→ **Instructions for the task**: This exercise calls for the line with "smallest buffer cell;", the line with "tsf_pkg::RST_PRESS_THRESH : thresh_r;", and all lines between them in the material below, output exactly and with no other lines.

· · · · ·

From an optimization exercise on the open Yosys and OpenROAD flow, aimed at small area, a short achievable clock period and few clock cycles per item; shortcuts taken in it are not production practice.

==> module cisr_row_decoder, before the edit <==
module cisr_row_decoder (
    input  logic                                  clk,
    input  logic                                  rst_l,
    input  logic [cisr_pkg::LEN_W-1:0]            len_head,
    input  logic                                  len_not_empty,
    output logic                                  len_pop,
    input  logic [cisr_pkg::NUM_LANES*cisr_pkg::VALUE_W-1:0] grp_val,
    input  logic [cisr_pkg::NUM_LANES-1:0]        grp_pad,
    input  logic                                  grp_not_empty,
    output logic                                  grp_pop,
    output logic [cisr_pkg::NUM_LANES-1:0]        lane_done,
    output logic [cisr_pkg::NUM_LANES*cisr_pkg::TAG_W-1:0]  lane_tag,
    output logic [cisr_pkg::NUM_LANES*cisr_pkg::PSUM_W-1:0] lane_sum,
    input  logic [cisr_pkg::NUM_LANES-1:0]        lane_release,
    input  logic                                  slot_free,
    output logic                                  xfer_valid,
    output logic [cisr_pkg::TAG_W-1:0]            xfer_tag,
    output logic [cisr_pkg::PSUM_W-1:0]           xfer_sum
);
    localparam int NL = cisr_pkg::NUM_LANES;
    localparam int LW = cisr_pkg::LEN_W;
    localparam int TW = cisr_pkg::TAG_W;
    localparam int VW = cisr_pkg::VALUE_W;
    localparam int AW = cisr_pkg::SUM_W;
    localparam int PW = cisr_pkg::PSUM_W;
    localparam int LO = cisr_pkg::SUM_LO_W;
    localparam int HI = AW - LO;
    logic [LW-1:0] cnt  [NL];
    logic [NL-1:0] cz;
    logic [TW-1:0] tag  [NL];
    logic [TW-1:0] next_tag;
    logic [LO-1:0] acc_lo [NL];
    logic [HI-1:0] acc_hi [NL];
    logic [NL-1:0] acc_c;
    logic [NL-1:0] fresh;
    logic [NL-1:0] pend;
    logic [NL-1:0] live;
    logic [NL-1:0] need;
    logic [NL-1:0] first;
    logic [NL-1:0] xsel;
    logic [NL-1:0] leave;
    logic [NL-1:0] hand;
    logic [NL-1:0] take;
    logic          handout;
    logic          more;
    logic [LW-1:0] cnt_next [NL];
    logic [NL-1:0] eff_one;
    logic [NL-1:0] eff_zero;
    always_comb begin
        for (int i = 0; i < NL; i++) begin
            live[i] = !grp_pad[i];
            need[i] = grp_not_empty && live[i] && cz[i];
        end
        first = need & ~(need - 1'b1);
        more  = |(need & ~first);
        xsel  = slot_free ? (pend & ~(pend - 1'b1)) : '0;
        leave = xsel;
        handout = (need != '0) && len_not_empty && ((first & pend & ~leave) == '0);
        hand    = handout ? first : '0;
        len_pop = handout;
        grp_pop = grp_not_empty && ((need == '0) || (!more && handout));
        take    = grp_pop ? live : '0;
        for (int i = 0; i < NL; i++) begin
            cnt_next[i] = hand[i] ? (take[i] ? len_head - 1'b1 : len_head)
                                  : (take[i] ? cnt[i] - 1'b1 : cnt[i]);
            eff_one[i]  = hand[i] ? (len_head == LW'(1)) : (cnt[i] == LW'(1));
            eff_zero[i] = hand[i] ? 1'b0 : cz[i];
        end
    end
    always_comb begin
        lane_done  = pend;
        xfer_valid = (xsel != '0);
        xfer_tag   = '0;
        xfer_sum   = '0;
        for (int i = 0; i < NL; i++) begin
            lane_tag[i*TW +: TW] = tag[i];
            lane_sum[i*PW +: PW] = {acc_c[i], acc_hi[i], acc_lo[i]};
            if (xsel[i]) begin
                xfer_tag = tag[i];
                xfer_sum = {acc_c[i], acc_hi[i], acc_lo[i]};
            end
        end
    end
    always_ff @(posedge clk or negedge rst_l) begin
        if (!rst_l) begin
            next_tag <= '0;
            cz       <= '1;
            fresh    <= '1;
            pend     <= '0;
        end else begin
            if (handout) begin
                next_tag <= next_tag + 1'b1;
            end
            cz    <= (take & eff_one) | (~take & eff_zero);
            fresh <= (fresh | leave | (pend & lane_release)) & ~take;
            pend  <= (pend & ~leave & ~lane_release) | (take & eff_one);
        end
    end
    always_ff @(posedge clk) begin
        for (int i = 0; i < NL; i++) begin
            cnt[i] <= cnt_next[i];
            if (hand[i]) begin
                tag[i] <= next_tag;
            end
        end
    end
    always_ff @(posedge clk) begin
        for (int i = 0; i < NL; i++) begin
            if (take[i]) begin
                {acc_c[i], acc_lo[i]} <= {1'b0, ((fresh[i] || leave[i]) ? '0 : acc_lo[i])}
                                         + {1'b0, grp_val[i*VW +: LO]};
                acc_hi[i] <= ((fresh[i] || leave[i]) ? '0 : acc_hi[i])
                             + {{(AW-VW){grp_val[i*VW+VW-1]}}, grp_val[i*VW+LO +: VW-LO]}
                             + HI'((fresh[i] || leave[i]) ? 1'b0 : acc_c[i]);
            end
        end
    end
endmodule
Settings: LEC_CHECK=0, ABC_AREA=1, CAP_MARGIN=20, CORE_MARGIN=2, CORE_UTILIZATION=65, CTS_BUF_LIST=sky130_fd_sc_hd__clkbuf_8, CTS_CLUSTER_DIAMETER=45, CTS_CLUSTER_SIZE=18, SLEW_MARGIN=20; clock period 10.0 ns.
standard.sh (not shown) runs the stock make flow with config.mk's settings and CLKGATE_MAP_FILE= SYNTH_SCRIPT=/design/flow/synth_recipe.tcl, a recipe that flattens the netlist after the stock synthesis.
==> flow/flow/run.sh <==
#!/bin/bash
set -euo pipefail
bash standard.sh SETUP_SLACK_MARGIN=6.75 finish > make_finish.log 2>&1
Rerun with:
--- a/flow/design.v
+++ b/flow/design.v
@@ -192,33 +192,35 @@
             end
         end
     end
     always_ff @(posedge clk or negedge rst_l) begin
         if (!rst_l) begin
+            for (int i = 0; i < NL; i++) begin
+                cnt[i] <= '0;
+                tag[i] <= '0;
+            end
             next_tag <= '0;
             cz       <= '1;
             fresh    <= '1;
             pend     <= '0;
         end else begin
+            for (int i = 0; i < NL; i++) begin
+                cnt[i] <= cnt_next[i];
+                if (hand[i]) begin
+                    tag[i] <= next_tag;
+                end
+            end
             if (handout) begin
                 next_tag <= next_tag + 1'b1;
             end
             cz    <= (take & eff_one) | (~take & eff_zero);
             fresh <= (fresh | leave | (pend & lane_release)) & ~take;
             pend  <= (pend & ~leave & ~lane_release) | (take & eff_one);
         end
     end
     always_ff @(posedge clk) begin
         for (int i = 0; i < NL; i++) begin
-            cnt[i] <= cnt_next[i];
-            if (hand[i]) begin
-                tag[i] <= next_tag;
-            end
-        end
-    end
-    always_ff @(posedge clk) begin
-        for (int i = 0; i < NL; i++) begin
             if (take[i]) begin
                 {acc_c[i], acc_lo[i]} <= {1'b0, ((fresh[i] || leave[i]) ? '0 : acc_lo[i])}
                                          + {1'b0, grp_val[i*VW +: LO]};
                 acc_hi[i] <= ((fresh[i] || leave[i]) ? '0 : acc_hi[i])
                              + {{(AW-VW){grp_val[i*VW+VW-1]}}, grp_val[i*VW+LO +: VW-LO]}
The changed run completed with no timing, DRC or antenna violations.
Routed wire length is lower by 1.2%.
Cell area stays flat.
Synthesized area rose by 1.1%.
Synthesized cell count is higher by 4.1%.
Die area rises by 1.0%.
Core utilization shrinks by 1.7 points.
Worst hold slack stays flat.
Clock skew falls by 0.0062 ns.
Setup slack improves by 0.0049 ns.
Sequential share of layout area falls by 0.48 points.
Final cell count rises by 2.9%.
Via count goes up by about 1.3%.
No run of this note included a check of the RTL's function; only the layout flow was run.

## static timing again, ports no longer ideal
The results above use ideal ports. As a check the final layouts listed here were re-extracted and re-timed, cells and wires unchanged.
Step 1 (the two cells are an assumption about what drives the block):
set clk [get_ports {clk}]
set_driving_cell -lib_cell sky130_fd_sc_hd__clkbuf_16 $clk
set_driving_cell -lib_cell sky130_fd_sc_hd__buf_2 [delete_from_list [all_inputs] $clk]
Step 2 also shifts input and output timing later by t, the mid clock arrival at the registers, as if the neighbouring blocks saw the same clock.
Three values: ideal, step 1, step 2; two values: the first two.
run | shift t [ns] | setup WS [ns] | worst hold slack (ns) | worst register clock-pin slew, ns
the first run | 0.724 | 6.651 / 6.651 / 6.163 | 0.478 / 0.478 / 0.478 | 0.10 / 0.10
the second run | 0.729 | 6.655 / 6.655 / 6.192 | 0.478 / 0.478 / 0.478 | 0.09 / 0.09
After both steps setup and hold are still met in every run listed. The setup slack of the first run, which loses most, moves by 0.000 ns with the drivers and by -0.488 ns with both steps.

· · · · ·

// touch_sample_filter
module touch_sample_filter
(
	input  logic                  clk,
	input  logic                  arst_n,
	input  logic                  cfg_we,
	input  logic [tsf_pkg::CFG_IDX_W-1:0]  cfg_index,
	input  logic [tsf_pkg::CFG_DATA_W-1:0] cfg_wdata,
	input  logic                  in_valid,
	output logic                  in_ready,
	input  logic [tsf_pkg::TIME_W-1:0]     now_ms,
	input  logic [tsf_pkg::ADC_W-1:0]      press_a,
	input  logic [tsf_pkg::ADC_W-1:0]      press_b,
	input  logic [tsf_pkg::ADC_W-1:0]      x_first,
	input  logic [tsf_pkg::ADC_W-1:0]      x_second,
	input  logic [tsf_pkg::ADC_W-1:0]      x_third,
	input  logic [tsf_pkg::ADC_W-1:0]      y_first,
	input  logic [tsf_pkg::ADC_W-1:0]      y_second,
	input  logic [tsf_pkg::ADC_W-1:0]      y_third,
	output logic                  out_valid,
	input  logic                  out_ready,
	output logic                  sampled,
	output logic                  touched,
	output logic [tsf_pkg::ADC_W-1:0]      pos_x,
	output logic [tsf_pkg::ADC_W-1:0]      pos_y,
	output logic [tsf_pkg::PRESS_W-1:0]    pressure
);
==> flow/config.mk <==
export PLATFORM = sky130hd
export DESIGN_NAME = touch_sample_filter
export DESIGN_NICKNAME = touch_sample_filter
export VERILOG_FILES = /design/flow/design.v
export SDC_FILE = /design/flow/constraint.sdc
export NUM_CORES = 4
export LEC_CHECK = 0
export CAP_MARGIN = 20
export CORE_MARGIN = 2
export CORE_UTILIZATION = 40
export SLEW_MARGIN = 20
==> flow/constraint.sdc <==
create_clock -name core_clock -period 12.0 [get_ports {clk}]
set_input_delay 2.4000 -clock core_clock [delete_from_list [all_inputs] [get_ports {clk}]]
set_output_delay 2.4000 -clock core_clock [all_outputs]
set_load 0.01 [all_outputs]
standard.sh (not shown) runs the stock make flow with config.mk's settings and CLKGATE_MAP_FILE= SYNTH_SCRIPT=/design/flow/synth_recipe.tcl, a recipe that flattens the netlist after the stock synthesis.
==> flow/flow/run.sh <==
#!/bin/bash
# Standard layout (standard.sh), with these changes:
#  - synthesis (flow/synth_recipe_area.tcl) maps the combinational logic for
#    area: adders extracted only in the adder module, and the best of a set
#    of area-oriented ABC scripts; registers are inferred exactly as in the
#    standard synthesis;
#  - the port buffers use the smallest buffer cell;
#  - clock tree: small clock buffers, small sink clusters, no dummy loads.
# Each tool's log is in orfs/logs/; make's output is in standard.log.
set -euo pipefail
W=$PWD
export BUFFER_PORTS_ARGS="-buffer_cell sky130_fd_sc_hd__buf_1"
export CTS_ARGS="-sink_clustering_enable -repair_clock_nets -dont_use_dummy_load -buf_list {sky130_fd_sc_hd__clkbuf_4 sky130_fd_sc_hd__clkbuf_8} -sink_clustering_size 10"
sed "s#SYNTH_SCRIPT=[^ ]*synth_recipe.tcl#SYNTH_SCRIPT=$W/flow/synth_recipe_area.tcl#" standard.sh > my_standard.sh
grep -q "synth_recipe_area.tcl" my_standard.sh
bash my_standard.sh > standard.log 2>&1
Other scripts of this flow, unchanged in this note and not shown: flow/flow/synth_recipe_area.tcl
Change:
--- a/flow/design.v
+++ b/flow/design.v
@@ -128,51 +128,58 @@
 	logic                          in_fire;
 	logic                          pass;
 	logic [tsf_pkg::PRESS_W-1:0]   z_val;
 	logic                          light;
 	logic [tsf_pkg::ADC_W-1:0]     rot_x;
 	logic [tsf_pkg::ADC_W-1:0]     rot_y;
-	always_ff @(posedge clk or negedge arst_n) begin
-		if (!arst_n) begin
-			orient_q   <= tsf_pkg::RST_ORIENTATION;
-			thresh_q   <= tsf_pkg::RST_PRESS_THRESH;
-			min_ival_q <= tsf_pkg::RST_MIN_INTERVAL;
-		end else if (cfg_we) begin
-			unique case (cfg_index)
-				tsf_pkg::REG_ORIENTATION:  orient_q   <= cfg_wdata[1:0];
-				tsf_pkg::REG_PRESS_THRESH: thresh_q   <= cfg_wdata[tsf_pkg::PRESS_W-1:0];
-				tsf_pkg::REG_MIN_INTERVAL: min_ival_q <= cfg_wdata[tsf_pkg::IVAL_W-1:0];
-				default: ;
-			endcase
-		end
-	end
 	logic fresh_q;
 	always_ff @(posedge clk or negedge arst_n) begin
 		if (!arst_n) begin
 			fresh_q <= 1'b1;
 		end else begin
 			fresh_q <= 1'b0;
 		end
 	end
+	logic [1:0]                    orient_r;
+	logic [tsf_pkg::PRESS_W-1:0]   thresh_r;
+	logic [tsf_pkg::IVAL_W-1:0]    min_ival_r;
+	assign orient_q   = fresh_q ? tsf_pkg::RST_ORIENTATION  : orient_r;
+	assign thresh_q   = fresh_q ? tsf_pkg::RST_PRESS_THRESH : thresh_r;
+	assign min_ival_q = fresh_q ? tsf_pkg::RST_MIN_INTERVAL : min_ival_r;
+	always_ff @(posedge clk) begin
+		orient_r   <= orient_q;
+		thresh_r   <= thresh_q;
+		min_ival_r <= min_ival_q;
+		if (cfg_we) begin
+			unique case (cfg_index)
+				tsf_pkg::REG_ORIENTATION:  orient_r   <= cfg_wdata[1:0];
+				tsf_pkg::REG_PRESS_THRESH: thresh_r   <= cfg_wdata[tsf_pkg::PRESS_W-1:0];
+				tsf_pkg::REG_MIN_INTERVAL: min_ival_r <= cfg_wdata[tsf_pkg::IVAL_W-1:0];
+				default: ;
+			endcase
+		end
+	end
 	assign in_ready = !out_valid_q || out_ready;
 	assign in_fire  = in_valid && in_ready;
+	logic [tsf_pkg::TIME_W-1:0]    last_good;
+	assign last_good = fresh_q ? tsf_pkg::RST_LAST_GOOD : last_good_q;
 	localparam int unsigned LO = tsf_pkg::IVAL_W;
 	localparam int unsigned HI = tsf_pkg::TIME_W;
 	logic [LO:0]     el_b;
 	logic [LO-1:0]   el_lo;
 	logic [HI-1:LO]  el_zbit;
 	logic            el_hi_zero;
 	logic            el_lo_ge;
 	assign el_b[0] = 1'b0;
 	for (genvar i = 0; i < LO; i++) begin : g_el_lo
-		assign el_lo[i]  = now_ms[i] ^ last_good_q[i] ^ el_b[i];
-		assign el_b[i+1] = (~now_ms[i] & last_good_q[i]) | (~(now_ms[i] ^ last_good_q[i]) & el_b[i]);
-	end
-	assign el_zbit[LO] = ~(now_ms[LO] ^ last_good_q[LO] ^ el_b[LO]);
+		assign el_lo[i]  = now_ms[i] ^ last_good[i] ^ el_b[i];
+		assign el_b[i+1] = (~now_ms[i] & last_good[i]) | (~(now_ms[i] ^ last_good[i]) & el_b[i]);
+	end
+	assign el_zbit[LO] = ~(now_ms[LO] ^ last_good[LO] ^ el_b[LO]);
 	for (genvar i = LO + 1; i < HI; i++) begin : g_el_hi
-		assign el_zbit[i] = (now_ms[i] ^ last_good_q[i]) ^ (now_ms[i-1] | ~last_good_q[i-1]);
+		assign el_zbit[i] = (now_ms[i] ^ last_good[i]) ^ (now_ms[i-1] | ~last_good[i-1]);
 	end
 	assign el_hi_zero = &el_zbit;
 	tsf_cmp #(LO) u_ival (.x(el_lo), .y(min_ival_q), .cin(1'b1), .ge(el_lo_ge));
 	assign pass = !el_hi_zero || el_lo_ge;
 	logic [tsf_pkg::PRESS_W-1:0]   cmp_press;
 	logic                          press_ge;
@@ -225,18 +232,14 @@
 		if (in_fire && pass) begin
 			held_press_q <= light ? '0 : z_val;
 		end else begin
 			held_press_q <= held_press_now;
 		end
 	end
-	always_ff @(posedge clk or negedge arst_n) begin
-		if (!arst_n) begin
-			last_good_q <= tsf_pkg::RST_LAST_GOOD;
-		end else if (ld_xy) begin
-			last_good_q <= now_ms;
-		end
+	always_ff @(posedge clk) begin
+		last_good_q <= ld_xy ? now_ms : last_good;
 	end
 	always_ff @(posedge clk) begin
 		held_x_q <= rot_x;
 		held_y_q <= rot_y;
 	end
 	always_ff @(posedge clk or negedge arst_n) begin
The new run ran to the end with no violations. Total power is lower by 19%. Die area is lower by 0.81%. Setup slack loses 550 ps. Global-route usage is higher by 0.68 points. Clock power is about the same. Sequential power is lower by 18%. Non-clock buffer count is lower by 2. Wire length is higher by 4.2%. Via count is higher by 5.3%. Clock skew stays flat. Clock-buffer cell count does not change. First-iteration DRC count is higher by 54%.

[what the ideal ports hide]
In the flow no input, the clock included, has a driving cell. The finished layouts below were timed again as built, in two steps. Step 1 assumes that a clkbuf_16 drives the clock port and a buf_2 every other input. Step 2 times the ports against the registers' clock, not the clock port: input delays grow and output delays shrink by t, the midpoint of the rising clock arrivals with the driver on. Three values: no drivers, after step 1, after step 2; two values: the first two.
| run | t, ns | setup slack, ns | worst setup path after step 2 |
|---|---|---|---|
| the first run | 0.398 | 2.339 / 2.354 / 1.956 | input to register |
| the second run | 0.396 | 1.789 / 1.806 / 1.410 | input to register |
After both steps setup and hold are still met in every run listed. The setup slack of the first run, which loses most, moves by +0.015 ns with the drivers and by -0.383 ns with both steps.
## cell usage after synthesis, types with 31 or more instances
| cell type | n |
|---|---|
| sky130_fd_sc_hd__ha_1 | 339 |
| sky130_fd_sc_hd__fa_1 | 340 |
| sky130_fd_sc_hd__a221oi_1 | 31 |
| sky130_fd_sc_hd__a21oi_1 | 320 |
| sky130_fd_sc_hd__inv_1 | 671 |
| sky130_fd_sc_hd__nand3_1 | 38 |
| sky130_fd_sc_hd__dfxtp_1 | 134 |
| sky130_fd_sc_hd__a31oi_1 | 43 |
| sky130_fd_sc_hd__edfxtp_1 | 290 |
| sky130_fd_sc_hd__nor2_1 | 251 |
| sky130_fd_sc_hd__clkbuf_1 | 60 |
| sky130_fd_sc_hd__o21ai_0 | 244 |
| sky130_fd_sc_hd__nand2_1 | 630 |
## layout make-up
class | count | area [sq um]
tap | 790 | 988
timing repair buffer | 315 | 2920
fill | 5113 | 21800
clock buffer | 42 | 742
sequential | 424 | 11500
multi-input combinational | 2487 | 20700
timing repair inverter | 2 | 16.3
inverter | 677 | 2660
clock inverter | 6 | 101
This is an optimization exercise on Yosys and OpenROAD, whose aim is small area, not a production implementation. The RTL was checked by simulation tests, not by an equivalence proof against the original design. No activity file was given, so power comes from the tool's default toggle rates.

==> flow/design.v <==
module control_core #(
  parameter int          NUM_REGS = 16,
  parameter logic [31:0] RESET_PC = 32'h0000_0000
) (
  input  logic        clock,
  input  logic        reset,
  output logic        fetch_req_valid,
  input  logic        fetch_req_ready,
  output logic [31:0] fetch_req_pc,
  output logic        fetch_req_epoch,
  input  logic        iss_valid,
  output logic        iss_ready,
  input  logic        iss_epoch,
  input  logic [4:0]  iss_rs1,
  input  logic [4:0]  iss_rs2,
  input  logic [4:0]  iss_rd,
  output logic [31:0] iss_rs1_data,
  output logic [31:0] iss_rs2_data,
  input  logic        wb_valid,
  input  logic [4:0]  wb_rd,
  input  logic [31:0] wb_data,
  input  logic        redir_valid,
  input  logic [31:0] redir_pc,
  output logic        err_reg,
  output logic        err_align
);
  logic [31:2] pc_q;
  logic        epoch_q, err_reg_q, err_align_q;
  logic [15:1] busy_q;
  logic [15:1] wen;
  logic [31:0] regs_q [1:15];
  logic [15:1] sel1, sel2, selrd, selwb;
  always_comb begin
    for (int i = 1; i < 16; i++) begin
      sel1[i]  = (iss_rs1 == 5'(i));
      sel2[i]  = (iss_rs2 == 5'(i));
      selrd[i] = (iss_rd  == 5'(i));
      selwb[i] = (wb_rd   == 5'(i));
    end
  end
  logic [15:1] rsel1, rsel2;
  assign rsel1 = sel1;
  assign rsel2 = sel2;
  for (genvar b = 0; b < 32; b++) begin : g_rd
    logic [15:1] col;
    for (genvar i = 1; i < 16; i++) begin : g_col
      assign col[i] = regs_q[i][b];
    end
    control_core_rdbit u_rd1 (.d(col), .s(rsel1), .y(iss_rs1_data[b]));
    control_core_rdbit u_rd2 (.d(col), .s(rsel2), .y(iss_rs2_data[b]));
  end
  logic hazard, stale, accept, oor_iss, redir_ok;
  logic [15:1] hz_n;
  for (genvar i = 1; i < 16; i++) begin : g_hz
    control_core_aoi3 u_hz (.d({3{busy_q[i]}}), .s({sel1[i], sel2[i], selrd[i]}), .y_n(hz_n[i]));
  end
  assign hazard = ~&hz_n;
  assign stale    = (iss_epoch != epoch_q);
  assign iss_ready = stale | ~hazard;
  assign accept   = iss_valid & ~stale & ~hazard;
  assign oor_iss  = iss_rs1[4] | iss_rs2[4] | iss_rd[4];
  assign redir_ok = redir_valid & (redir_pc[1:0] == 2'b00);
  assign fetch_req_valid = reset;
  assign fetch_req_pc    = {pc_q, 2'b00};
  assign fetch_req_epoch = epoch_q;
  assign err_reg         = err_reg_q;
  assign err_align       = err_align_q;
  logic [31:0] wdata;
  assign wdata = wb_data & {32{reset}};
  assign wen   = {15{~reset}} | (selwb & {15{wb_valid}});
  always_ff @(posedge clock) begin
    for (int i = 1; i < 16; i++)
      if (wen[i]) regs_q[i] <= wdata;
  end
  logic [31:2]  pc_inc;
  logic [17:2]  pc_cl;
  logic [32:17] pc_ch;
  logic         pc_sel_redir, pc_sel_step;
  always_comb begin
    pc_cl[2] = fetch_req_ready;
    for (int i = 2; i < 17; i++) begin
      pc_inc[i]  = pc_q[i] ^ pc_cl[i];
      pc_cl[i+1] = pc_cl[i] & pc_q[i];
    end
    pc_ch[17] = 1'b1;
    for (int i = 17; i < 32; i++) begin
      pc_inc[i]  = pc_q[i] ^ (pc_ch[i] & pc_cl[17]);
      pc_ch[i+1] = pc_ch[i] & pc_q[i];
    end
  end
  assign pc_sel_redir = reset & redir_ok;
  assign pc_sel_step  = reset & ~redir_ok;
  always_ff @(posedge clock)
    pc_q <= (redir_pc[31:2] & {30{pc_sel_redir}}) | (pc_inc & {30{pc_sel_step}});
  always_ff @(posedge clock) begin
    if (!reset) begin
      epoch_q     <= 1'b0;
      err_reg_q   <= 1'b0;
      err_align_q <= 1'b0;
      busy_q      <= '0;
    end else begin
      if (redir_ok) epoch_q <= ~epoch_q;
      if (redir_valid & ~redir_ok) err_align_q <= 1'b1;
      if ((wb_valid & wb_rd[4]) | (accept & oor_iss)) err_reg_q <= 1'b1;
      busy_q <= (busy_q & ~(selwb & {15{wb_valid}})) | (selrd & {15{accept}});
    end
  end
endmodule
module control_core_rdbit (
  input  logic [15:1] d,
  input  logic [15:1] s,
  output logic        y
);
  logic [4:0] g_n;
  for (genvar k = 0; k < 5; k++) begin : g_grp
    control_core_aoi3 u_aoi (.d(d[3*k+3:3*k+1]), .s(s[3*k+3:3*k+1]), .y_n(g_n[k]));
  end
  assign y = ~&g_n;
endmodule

· · · · ·

→ **Solution**:
#  - the port buffers use the smallest buffer cell;
#  - clock tree: small clock buffers, small sink clusters, no dummy loads.
# Each tool's log is in orfs/logs/; make's output is in standard.log.
set -euo pipefail
W=$PWD
export BUFFER_PORTS_ARGS="-buffer_cell sky130_fd_sc_hd__buf_1"
export CTS_ARGS="-sink_clustering_enable -repair_clock_nets -dont_use_dummy_load -buf_list {sky130_fd_sc_hd__clkbuf_4 sky130_fd_sc_hd__clkbuf_8} -sink_clustering_size 10"
sed "s#SYNTH_SCRIPT=[^ ]*synth_recipe.tcl#SYNTH_SCRIPT=$W/flow/synth_recipe_area.tcl#" standard.sh > my_standard.sh
grep -q "synth_recipe_area.tcl" my_standard.sh
bash my_standard.sh > standard.log 2>&1
Other scripts of this flow, unchanged in this note and not shown: flow/flow/synth_recipe_area.tcl
Change:
--- a/flow/design.v
+++ b/flow/design.v
@@ -128,51 +128,58 @@
 	logic                          in_fire;
 	logic                          pass;
 	logic [tsf_pkg::PRESS_W-1:0]   z_val;
 	logic                          light;
 	logic [tsf_pkg::ADC_W-1:0]     rot_x;
 	logic [tsf_pkg::ADC_W-1:0]     rot_y;
-	always_ff @(posedge clk or negedge arst_n) begin
-		if (!arst_n) begin
-			orient_q   <= tsf_pkg::RST_ORIENTATION;
-			thresh_q   <= tsf_pkg::RST_PRESS_THRESH;
-			min_ival_q <= tsf_pkg::RST_MIN_INTERVAL;
-		end else if (cfg_we) begin
-			unique case (cfg_index)
-				tsf_pkg::REG_ORIENTATION:  orient_q   <= cfg_wdata[1:0];
-				tsf_pkg::REG_PRESS_THRESH: thresh_q   <= cfg_wdata[tsf_pkg::PRESS_W-1:0];
-				tsf_pkg::REG_MIN_INTERVAL: min_ival_q <= cfg_wdata[tsf_pkg::IVAL_W-1:0];
-				default: ;
-			endcase
-		end
-	end
 	logic fresh_q;
 	always_ff @(posedge clk or negedge arst_n) begin
 		if (!arst_n) begin
 			fresh_q <= 1'b1;
 		end else begin
 			fresh_q <= 1'b0;
 		end
 	end
+	logic [1:0]                    orient_r;
+	logic [tsf_pkg::PRESS_W-1:0]   thresh_r;
+	logic [tsf_pkg::IVAL_W-1:0]    min_ival_r;
+	assign orient_q   = fresh_q ? tsf_pkg::RST_ORIENTATION  : orient_r;
+	assign thresh_q   = fresh_q ? tsf_pkg::RST_PRESS_THRESH : thresh_r;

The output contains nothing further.